This. This is the argument I'm exhausted having. Rushing development works for... maybe a week. After that, every time, it takes longer overall than if it'd been done "right" the first time.
Like a desk, you get one layer of crap and clutter. More than that and everything begins to teeter and fall.
That said - you definitely have to ask yourself (as a developer) or your engineers (as management) "is there a simpler way?". But "simpler" is not the same as "rushed", even if both are "faster" - it's just a question of "on what timeline". Faster today? This week? This month? This quarter? This year?
What's the old saying - nine pregnant people won't produce a child in one month. I think that comes from the Mythical Man Month but not sure.
I think "faster" has been replaced by "profit". Is there a more profitable way of doing it. Etc. Hence things such as AI/CoPilot and the rest.

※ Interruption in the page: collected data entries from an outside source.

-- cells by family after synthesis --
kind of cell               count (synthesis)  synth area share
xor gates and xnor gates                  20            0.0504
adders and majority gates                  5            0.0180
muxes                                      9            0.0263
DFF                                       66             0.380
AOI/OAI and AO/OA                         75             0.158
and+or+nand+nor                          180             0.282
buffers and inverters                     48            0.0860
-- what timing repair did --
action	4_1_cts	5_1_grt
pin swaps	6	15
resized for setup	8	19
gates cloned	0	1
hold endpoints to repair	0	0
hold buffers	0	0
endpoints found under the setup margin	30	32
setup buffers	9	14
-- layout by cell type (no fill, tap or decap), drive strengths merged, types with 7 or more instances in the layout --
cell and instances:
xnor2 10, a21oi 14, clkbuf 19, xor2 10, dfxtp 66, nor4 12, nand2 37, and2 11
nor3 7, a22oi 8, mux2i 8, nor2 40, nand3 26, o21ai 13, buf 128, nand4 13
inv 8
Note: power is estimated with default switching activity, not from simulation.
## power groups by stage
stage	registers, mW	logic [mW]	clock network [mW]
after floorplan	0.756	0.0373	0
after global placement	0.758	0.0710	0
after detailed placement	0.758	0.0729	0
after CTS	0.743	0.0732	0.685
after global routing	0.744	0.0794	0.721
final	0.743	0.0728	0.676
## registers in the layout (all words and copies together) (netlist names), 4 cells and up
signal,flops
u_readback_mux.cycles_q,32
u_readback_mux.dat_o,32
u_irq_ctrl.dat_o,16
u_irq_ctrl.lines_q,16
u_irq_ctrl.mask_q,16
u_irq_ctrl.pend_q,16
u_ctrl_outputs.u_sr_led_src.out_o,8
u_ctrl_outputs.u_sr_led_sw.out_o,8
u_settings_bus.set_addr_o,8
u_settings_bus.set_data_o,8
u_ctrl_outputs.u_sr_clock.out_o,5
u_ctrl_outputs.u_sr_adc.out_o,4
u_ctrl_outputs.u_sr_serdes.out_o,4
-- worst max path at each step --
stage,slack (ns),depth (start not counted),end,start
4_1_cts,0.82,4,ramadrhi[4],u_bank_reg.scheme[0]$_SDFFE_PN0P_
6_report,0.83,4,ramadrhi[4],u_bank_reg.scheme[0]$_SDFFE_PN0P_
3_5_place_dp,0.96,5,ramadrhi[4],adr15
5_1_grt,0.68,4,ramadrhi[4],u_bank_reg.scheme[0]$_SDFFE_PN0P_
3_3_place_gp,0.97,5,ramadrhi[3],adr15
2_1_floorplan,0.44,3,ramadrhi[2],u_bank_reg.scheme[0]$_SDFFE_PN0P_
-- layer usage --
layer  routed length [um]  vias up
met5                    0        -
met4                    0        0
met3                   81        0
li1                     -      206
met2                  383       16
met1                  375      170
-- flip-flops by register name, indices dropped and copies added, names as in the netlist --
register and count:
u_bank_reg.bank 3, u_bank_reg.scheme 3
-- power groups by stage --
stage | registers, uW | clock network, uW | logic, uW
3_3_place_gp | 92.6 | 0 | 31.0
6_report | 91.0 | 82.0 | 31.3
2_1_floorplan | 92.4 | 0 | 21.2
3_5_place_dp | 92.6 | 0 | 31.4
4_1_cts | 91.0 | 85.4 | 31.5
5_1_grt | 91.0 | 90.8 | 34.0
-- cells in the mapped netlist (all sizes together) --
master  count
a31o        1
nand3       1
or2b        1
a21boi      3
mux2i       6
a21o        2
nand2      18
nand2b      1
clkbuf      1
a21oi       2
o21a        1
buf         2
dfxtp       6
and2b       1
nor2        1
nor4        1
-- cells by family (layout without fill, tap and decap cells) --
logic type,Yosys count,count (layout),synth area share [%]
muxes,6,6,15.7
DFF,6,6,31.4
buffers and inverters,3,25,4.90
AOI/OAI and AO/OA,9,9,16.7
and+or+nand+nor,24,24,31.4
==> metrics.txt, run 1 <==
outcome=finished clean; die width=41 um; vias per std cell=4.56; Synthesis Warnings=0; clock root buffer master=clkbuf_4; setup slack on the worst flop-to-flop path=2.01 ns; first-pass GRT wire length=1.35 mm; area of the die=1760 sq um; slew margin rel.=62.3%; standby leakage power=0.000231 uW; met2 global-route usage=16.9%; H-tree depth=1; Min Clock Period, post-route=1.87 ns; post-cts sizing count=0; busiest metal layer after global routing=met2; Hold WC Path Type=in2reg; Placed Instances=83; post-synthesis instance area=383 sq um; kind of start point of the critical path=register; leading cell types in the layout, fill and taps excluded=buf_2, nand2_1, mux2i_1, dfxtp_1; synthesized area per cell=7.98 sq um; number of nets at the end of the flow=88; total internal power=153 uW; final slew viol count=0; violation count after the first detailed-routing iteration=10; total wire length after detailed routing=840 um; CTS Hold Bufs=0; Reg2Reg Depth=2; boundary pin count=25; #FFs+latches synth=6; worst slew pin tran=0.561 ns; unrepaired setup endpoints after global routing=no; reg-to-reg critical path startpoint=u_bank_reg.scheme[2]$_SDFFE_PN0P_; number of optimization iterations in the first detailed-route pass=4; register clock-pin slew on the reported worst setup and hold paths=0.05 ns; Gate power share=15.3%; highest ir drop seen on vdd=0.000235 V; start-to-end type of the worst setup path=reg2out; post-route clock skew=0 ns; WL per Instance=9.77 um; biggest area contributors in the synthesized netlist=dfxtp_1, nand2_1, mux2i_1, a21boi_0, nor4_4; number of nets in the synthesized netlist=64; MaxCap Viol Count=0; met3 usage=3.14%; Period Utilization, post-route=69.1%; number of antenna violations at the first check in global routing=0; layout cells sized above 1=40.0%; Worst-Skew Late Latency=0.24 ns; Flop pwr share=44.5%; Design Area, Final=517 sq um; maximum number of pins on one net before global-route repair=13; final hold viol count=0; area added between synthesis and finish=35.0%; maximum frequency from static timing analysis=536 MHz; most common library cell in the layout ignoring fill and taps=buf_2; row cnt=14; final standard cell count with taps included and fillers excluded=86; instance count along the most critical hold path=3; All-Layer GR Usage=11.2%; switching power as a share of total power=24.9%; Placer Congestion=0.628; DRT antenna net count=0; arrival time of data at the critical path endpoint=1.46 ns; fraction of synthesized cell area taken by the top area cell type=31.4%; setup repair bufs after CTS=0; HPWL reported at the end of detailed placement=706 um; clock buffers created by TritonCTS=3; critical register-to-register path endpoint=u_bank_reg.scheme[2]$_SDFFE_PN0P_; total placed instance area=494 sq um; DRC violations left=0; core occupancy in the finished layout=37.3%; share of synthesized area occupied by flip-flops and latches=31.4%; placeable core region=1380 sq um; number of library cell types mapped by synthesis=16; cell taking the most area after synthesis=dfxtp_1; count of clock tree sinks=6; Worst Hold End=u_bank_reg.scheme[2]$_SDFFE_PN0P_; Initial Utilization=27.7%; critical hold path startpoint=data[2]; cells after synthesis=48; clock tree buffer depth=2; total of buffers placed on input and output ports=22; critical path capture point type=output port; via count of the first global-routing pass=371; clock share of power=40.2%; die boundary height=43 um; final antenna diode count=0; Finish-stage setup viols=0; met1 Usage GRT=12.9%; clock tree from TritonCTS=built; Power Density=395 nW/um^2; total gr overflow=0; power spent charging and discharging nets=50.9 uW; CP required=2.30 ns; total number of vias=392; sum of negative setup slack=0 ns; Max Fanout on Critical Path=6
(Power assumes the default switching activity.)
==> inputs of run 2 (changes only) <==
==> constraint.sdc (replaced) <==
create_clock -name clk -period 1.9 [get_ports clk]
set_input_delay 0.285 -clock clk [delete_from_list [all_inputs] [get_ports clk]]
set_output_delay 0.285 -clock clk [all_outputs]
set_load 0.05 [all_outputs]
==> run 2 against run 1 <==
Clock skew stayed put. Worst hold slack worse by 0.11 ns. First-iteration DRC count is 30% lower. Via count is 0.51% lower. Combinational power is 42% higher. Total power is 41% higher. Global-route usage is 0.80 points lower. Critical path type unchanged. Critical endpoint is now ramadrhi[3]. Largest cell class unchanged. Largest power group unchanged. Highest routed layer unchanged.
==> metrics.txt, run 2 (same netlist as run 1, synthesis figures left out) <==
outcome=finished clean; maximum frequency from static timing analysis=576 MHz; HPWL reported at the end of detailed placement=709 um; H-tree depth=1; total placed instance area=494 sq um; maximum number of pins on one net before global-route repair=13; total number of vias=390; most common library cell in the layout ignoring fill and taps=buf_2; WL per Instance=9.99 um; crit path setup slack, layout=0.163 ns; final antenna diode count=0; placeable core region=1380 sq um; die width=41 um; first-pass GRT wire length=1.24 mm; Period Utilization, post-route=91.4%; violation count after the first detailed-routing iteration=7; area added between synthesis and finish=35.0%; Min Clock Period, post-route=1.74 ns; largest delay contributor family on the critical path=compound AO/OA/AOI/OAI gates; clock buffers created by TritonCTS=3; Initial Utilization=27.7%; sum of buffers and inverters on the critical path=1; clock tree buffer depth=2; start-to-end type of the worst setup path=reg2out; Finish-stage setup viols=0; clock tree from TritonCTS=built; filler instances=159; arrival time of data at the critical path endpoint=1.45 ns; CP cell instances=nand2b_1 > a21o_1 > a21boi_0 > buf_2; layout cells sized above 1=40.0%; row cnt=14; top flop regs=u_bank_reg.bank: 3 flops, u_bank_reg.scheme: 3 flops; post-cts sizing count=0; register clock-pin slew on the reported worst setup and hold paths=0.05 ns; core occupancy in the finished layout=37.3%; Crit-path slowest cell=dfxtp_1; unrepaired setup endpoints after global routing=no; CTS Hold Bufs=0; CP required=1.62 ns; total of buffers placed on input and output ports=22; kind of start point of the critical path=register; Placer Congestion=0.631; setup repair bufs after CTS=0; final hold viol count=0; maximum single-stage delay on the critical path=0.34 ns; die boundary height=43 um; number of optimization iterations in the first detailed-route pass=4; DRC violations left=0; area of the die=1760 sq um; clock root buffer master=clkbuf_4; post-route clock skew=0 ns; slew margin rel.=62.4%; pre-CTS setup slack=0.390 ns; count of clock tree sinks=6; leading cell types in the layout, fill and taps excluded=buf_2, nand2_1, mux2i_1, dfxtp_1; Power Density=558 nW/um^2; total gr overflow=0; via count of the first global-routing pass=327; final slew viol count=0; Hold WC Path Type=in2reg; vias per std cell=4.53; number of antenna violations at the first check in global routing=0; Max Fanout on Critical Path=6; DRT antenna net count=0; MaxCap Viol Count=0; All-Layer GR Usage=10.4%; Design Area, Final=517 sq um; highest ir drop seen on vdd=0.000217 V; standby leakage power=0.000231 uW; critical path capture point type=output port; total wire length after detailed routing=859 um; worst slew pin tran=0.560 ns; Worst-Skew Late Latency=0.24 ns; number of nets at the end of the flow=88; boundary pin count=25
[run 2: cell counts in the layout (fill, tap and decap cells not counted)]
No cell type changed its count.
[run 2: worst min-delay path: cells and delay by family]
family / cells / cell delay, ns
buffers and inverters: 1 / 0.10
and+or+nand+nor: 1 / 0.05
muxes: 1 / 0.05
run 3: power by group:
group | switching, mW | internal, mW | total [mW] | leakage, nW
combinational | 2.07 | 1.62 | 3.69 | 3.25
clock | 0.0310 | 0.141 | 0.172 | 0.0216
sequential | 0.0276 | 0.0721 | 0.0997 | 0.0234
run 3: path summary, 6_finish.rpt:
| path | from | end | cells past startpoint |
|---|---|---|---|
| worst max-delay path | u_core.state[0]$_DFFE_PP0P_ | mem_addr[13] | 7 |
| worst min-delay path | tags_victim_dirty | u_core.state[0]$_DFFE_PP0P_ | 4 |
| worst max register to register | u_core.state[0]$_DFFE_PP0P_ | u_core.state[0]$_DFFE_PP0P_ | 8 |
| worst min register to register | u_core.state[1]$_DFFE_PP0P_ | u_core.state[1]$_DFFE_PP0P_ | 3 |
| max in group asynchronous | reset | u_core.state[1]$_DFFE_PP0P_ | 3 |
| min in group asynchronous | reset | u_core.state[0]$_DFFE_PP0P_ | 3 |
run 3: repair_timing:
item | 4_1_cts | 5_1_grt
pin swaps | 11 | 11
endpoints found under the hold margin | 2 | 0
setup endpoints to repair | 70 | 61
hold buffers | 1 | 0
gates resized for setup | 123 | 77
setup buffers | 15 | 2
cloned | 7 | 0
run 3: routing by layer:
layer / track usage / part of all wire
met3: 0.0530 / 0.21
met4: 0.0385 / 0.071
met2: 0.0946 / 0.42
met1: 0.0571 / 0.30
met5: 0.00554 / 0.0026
$ cat config.mk
export PLATFORM = sky130hd
export DESIGN_NAME = envelope_top
export DESIGN_NICKNAME = d
export VERILOG_FILES = /design/src/common/opl3_env_pkg.sv /design/src/common/op_param_if.sv /design/src/rtl/envelope_top.sv /design/src/envelope_generator/env_output_level.sv /design/src/envelope_generator/env_state_machine.sv /design/src/envelope_generator/env_rate_counter.sv /design/src/envelope_generator/env_decode.sv
export SDC_FILE = /design/constraint.sdc
export NUM_CORES = 1
export LEC_CHECK = 0
export ABC_AREA = 1
export BUFFER_PORTS_ARGS = -buffer_cell sky130_fd_sc_hd__buf_4
export CAP_MARGIN = 40
export CORE_MARGIN = 3
export CORE_UTILIZATION = 34
export CTS_BUF_LIST = sky130_fd_sc_hd__clkbuf_8
export DETAILED_ROUTE_END_ITERATION = 6
export MAX_ROUTING_LAYER = met4
export PLACE_DENSITY = 0.63
export SLEW_MARGIN = 20
export SYNTH_ARGS = -nofsm -noshare
export SYNTH_HDL_FRONTEND = slang
export SYNTH_SLANG_ARGS = --single-unit
$ cat constraint.sdc
create_clock -name clk -period 11.4 [get_ports clk]
set_input_delay 2.85 -clock clk [delete_from_list [all_inputs] [get_ports clk]]
set_output_delay 2.85 -clock clk [all_outputs]
set_load 0.005 [all_outputs]
File: src/logic/mem_pkg.sv
// Shared types and constants for the data-memory subsystem.
// Holds the address and data widths, the command, request, response and
// result structs, the queue sizing and the stall LFSR settings.
// Modules import this package inside their bodies.

package mem_pkg;

   // Byte address and data word widths
   localparam int ADDR_W = 16;
   localparam int WORD_W = 32;

   // One byte per address across the whole address space
   localparam int MEM_BYTES = 2 ** ADDR_W;

   // Command queue sizing
   localparam int QUEUE_DEPTH = 4;
   localparam int QPTR_W      = $clog2(QUEUE_DEPTH);
   localparam int QCNT_W      = $clog2(QUEUE_DEPTH + 1);

   // Stall pattern generator
   // Shifts right with feedback into bit 31 from taps 31, 21, 1 and 0
   localparam int                LFSR_W    = 32;
   localparam logic [LFSR_W-1:0] LFSR_SEED = 32'h5262_9E0A;

   typedef logic [ADDR_W-1:0] addr_t;
   typedef logic [WORD_W-1:0] word_t;

   // Command as issued by the processor side
   typedef struct packed {
      logic  wr;
      addr_t addr;
      word_t wdata;
   } mem_cmd_t;

   // Request on the memory port, held until ready
   typedef struct packed {
      logic  enable;
      logic  wr;
      addr_t addr;
      word_t wdata;
   } mem_req_t;

   // Memory response, valid in the ready cycle
   typedef struct packed {
      logic  ready;
      logic  err;
      word_t rdata;
   } mem_rsp_t;

   // Finished access handed back to the processor side
   typedef struct packed {
      logic  err;
      word_t rdata;
   } mem_result_t;

   // Memory stage FSM
   typedef enum logic {
      IDLE,
      ACCESS
   } stage_state_t;

endpackage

We as developers have lost the craftsmanship that coding once was. Crafting a good bit of code that might just be a single line but which has elegance and conciseness to get the job done just right.
This is a common misnomer, writing more code faster doesn't mean you get more product or value faster. It can look like it at first, but you'll quickly come to find you're actually producing more bugs and vulnerable surface faster instead. More code is not good, it's the opposite of what you want.
Development pace is set by the competition.
Edit: and if there is no competition, the longer it takes, the longer it will take to be profitable.